[Saved entries]
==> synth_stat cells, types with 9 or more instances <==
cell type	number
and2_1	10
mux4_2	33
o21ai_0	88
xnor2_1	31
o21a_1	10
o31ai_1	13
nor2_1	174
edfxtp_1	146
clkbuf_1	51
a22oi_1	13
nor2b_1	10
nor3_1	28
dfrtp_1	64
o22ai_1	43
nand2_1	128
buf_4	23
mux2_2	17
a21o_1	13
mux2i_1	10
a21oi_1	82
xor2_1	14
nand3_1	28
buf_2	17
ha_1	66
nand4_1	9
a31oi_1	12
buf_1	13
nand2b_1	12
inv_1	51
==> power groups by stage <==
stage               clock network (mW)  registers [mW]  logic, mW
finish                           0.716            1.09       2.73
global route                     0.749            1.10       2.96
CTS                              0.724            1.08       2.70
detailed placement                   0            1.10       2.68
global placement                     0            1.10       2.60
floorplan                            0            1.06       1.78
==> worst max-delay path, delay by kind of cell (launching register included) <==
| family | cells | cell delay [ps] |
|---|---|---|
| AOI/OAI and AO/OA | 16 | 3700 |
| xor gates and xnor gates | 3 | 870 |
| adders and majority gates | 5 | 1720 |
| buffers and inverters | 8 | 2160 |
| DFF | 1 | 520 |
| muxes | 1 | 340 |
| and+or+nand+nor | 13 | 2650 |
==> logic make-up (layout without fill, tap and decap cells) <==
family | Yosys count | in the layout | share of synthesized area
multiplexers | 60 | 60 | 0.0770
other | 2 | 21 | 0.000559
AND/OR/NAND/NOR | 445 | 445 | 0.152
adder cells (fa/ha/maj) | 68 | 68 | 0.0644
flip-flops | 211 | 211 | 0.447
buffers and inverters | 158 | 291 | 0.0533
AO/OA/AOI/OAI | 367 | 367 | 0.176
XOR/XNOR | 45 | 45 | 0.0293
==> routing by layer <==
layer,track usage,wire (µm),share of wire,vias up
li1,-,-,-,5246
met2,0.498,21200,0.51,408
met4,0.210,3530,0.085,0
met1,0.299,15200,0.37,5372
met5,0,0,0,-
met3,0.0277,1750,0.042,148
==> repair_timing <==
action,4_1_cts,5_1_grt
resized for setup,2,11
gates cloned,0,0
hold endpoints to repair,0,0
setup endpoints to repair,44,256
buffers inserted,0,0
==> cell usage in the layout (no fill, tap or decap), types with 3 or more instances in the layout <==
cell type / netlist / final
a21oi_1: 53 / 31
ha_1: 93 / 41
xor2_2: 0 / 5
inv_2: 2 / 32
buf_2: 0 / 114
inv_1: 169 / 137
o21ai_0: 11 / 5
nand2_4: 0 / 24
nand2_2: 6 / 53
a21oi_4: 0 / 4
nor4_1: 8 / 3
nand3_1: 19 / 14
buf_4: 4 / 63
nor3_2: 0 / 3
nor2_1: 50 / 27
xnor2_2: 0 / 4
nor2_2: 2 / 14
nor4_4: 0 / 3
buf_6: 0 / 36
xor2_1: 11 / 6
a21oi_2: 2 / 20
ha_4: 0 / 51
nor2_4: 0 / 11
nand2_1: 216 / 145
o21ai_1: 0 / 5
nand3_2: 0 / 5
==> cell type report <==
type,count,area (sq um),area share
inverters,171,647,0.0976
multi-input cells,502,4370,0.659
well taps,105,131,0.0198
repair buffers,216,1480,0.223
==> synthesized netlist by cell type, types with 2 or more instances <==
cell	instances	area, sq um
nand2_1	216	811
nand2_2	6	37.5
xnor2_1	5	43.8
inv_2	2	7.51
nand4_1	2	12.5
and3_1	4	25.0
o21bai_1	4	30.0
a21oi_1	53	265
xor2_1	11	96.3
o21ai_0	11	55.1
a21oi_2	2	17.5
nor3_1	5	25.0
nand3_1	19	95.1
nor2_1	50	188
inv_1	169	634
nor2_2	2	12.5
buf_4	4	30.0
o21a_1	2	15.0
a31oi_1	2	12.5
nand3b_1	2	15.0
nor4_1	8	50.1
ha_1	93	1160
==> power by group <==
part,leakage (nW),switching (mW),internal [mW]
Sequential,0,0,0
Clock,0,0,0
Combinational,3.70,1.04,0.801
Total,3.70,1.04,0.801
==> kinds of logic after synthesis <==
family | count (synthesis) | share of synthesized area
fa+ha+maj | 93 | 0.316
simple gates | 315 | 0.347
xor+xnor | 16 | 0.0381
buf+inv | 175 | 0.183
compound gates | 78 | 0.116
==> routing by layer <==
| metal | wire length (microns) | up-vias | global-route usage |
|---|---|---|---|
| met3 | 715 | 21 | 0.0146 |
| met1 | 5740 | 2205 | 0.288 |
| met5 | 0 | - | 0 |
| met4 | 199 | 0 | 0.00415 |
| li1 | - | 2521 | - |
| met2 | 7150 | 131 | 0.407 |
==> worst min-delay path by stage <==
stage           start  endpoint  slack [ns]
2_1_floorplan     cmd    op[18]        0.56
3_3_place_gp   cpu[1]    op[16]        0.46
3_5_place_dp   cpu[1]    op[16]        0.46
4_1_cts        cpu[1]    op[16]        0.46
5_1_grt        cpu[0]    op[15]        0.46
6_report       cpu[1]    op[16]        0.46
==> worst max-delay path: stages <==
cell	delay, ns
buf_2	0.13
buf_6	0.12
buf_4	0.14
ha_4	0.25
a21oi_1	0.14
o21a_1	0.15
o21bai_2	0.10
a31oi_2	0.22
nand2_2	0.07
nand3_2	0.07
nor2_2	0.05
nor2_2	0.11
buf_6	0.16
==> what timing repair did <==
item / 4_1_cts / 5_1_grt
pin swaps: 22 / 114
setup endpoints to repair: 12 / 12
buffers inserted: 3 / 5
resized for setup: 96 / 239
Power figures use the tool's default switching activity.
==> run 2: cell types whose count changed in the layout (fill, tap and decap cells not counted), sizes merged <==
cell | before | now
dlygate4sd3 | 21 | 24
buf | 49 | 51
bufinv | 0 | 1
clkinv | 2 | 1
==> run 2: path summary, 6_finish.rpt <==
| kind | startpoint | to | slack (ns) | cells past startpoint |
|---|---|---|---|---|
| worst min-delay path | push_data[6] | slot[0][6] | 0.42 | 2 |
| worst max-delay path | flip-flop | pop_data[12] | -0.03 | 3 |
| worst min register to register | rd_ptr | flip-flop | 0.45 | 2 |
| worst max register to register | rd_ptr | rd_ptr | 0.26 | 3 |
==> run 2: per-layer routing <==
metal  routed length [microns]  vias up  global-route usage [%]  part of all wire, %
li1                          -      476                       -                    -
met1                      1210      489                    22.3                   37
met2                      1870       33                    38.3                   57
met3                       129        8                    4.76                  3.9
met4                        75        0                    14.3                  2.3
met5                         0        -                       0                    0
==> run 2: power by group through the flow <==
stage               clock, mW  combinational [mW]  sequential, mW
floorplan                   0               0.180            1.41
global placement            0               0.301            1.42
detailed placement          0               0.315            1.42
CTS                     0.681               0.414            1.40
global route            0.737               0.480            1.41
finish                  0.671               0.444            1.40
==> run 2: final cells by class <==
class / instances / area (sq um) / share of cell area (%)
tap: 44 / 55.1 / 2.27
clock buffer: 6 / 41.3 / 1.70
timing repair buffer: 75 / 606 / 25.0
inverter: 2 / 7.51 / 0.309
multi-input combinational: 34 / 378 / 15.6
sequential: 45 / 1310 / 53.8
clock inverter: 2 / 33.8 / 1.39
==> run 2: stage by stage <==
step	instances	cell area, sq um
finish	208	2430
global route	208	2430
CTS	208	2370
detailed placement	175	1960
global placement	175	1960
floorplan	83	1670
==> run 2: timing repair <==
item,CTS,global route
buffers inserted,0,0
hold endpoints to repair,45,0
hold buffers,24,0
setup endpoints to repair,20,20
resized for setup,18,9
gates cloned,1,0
$ cat src/design/scs_pkg.sv
package scs_pkg;
  localparam int LINE_BUFFER = 24;
  localparam int LineMax = LINE_BUFFER - 1;
  localparam int CntW = $clog2(LINE_BUFFER);
  localparam int IdxW = $clog2(LineMax);

  typedef struct packed {
    logic       kind;
    logic [7:0] rx_byte;
  } in_t;

  typedef struct packed {
    logic [2:0] event_res;
    logic       axis;
    logic [7:0] servo_angle;
    logic [7:0] report_pan;
    logic [7:0] report_tilt;
  } out_t;

  typedef struct packed {
    logic [9:0] step_delay;
    logic [9:0] idle_timeout;
    logic [7:0] center_deg;
    logic [7:0] floor_deg;
    logic [7:0] ceil_deg;
  } cfg_t;

  localparam logic [2:0] EvWrite = 3'd0;
  localparam logic [2:0] EvPos = 3'd1;
  localparam logic [2:0] EvHelp = 3'd2;
  localparam logic [2:0] EvInvalid = 3'd3;
  localparam logic [2:0] EvTooLong = 3'd4;
  localparam logic [2:0] EvBusy = 3'd5;

  localparam logic [2:0] RegStep = 3'd0;
  localparam logic [2:0] RegIdle = 3'd1;
  localparam logic [2:0] RegCenter = 3'd2;
  localparam logic [2:0] RegMin = 3'd3;
  localparam logic [2:0] RegMax = 3'd4;

  function automatic logic [7:0] clamp_angle(input logic signed [10:0] v,
                                             input logic [7:0] lo,
                                             input logic [7:0] hi);
    logic [7:0] r;
    if (v < $signed({3'b0, lo})) r = lo;
    else if (v > $signed({3'b0, hi})) r = hi;
    else r = v[7:0];
    return r;
  endfunction
endpackage
--- src/rtl/skt_pkg.sv ---
package skt_pkg;

	localparam int unsigned ColCount   = 256;
	localparam int unsigned ColW       = $clog2(ColCount);
	localparam int unsigned QueueDepth = 4;
	localparam int unsigned QueuePtrW  = $clog2(QueueDepth);
	localparam int unsigned CountW     = 15;
	localparam int unsigned PosW       = 11;
	localparam int unsigned InBlkW     = 7;
	localparam int unsigned ChromaW    = 25;

	localparam logic [CountW-1:0] CountMax = {CountW{1'b1}};

	// bt.601 chroma coefficients in q16, offset of 128 in q16
	localparam logic signed [ChromaW-1:0] ChromaBase = 25'sd8388608;
	localparam logic signed [ChromaW-1:0] CoefCbB    = 25'sd28770;
	localparam logic signed [ChromaW-1:0] CoefCbR    = 25'sd9699;
	localparam logic signed [ChromaW-1:0] CoefCbG    = 25'sd19071;
	localparam logic signed [ChromaW-1:0] CoefCrR    = 25'sd28770;
	localparam logic signed [ChromaW-1:0] CoefCrG    = 25'sd24117;
	localparam logic signed [ChromaW-1:0] CoefCrB    = 25'sd4653;

	typedef enum logic [2:0] {
		REG_WIDTH  = 3'd0,
		REG_HEIGHT = 3'd1,
		REG_BLOCK  = 3'd2,
		REG_THRESH = 3'd3,
		REG_CB     = 3'd4,
		REG_CR     = 3'd5,
		REG_RANGE  = 3'd6
	} skt_reg_t;

	typedef struct packed {
		logic [PosW-1:0]   wm1;
		logic [PosW-1:0]   hm1;
		logic [InBlkW-1:0] bsm1;
		logic [CountW-1:0] thresh;
		logic [7:0]        cb_center;
		logic [7:0]        cr_center;
		logic [7:0]        half_range;
	} skt_cfg_t;

	typedef struct packed {
		logic            skin;
		logic [ColW-1:0] block_col;
		logic [7:0]      block_row;
		logic            emit;
		logic            frame_done;
		logic            frame_start;
	} skt_item_t;

endpackage
$ cat config.mk
export PLATFORM = sky130hd
export DESIGN_NAME = skt_back
export DESIGN_NICKNAME = d
export VERILOG_FILES = /design/src/rtl/skt_pkg.sv /design/src/rtl/skt_back.sv
export SDC_FILE = /design/constraint.sdc
export NUM_CORES = 2
export LEC_CHECK = 0
export BUFFER_PORTS_ARGS = -buffer_cell sky130_fd_sc_hd__clkbuf_2
export CELL_PAD_IN_SITES_DETAIL_PLACEMENT = 0
export CELL_PAD_IN_SITES_GLOBAL_PLACEMENT = 2
export CORE_MARGIN = 10
export CORE_UTILIZATION = 52
export DETAILED_ROUTE_END_ITERATION = 8
export GPL_TIMING_DRIVEN = 1
export PLACE_DENSITY_LB_ADDON = 0.1
export SYNTH_ARGS = -nofsm -noshare
export SYNTH_HDL_FRONTEND = slang
export SYNTH_SLANG_ARGS = --single-unit
$ cat constraint.sdc
create_clock -name clk -period 15.7 [get_ports clk]
set_clock_uncertainty 0.1 [all_clocks]
set_input_delay 0.785 -clock clk [delete_from_list [all_inputs] [get_ports clk]]
set_output_delay 0.785 -clock clk [all_outputs]
set_load 0.02 [all_outputs]
$ cat src/rtl/skt_pkg.sv
package skt_pkg;

	localparam int unsigned ColCount   = 256;
	localparam int unsigned ColW       = $clog2(ColCount);
	localparam int unsigned QueueDepth = 4;
	localparam int unsigned QueuePtrW  = $clog2(QueueDepth);
	localparam int unsigned CountW     = 15;
	localparam int unsigned PosW       = 11;
	localparam int unsigned InBlkW     = 7;
	localparam int unsigned ChromaW    = 25;

	localparam logic [CountW-1:0] CountMax = {CountW{1'b1}};

	// bt.601 chroma coefficients in q16, offset of 128 in q16
	localparam logic signed [ChromaW-1:0] ChromaBase = 25'sd8388608;
	localparam logic signed [ChromaW-1:0] CoefCbB    = 25'sd28770;
	localparam logic signed [ChromaW-1:0] CoefCbR    = 25'sd9699;
	localparam logic signed [ChromaW-1:0] CoefCbG    = 25'sd19071;
	localparam logic signed [ChromaW-1:0] CoefCrR    = 25'sd28770;
	localparam logic signed [ChromaW-1:0] CoefCrG    = 25'sd24117;
	localparam logic signed [ChromaW-1:0] CoefCrB    = 25'sd4653;

	typedef enum logic [2:0] {
		REG_WIDTH  = 3'd0,
		REG_HEIGHT = 3'd1,
		REG_BLOCK  = 3'd2,
		REG_THRESH = 3'd3,
		REG_CB     = 3'd4,
		REG_CR     = 3'd5,
		REG_RANGE  = 3'd6
	} skt_reg_t;

	typedef struct packed {
		logic [PosW-1:0]   wm1;
		logic [PosW-1:0]   hm1;
		logic [InBlkW-1:0] bsm1;
		logic [CountW-1:0] thresh;
		logic [7:0]        cb_center;
		logic [7:0]        cr_center;
		logic [7:0]        half_range;
	} skt_cfg_t;

	typedef struct packed {
		logic            skin;
		logic [ColW-1:0] block_col;
		logic [7:0]      block_row;
		logic            emit;
		logic            frame_done;
		logic            frame_start;
	} skt_item_t;

endpackage
==> src/rtl/skt_pkg.sv <==
package skt_pkg;

	localparam int unsigned ColCount   = 256;
	localparam int unsigned ColW       = $clog2(ColCount);
	localparam int unsigned QueueDepth = 4;
	localparam int unsigned QueuePtrW  = $clog2(QueueDepth);
	localparam int unsigned CountW     = 15;
	localparam int unsigned PosW       = 11;
	localparam int unsigned InBlkW     = 7;
	localparam int unsigned ChromaW    = 25;

	localparam logic [CountW-1:0] CountMax = {CountW{1'b1}};

	// bt.601 chroma coefficients in q16, offset of 128 in q16
	localparam logic signed [ChromaW-1:0] ChromaBase = 25'sd8388608;
	localparam logic signed [ChromaW-1:0] CoefCbB    = 25'sd28770;
	localparam logic signed [ChromaW-1:0] CoefCbR    = 25'sd9699;
	localparam logic signed [ChromaW-1:0] CoefCbG    = 25'sd19071;
	localparam logic signed [ChromaW-1:0] CoefCrR    = 25'sd28770;
	localparam logic signed [ChromaW-1:0] CoefCrG    = 25'sd24117;
	localparam logic signed [ChromaW-1:0] CoefCrB    = 25'sd4653;

	typedef enum logic [2:0] {
		REG_WIDTH  = 3'd0,
		REG_HEIGHT = 3'd1,
		REG_BLOCK  = 3'd2,
		REG_THRESH = 3'd3,
		REG_CB     = 3'd4,
		REG_CR     = 3'd5,
		REG_RANGE  = 3'd6
	} skt_reg_t;

	typedef struct packed {
		logic [PosW-1:0]   wm1;
		logic [PosW-1:0]   hm1;
		logic [InBlkW-1:0] bsm1;
		logic [CountW-1:0] thresh;
		logic [7:0]        cb_center;
		logic [7:0]        cr_center;
		logic [7:0]        half_range;
	} skt_cfg_t;

	typedef struct packed {
		logic            skin;
		logic [ColW-1:0] block_col;
		logic [7:0]      block_row;
		logic            emit;
		logic            frame_done;
		logic            frame_start;
	} skt_item_t;

endpackage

## What is expected
Copy out the lines above exactly, beginning at the one that contains "ha_1: 93 / 41" and ending at the one that contains "buf_6: 0 / 36".

## Response to the task
ha_1: 93 / 41
xor2_2: 0 / 5
inv_2: 2 / 32
buf_2: 0 / 114
inv_1: 169 / 137
o21ai_0: 11 / 5
nand2_4: 0 / 24
nand2_2: 6 / 53
a21oi_4: 0 / 4
nor4_1: 8 / 3
nand3_1: 19 / 14
buf_4: 4 / 63
nor3_2: 0 / 3
nor2_1: 50 / 27
xnor2_2: 0 / 4
nor2_2: 2 / 14
nor4_4: 0 / 3
buf_6: 0 / 36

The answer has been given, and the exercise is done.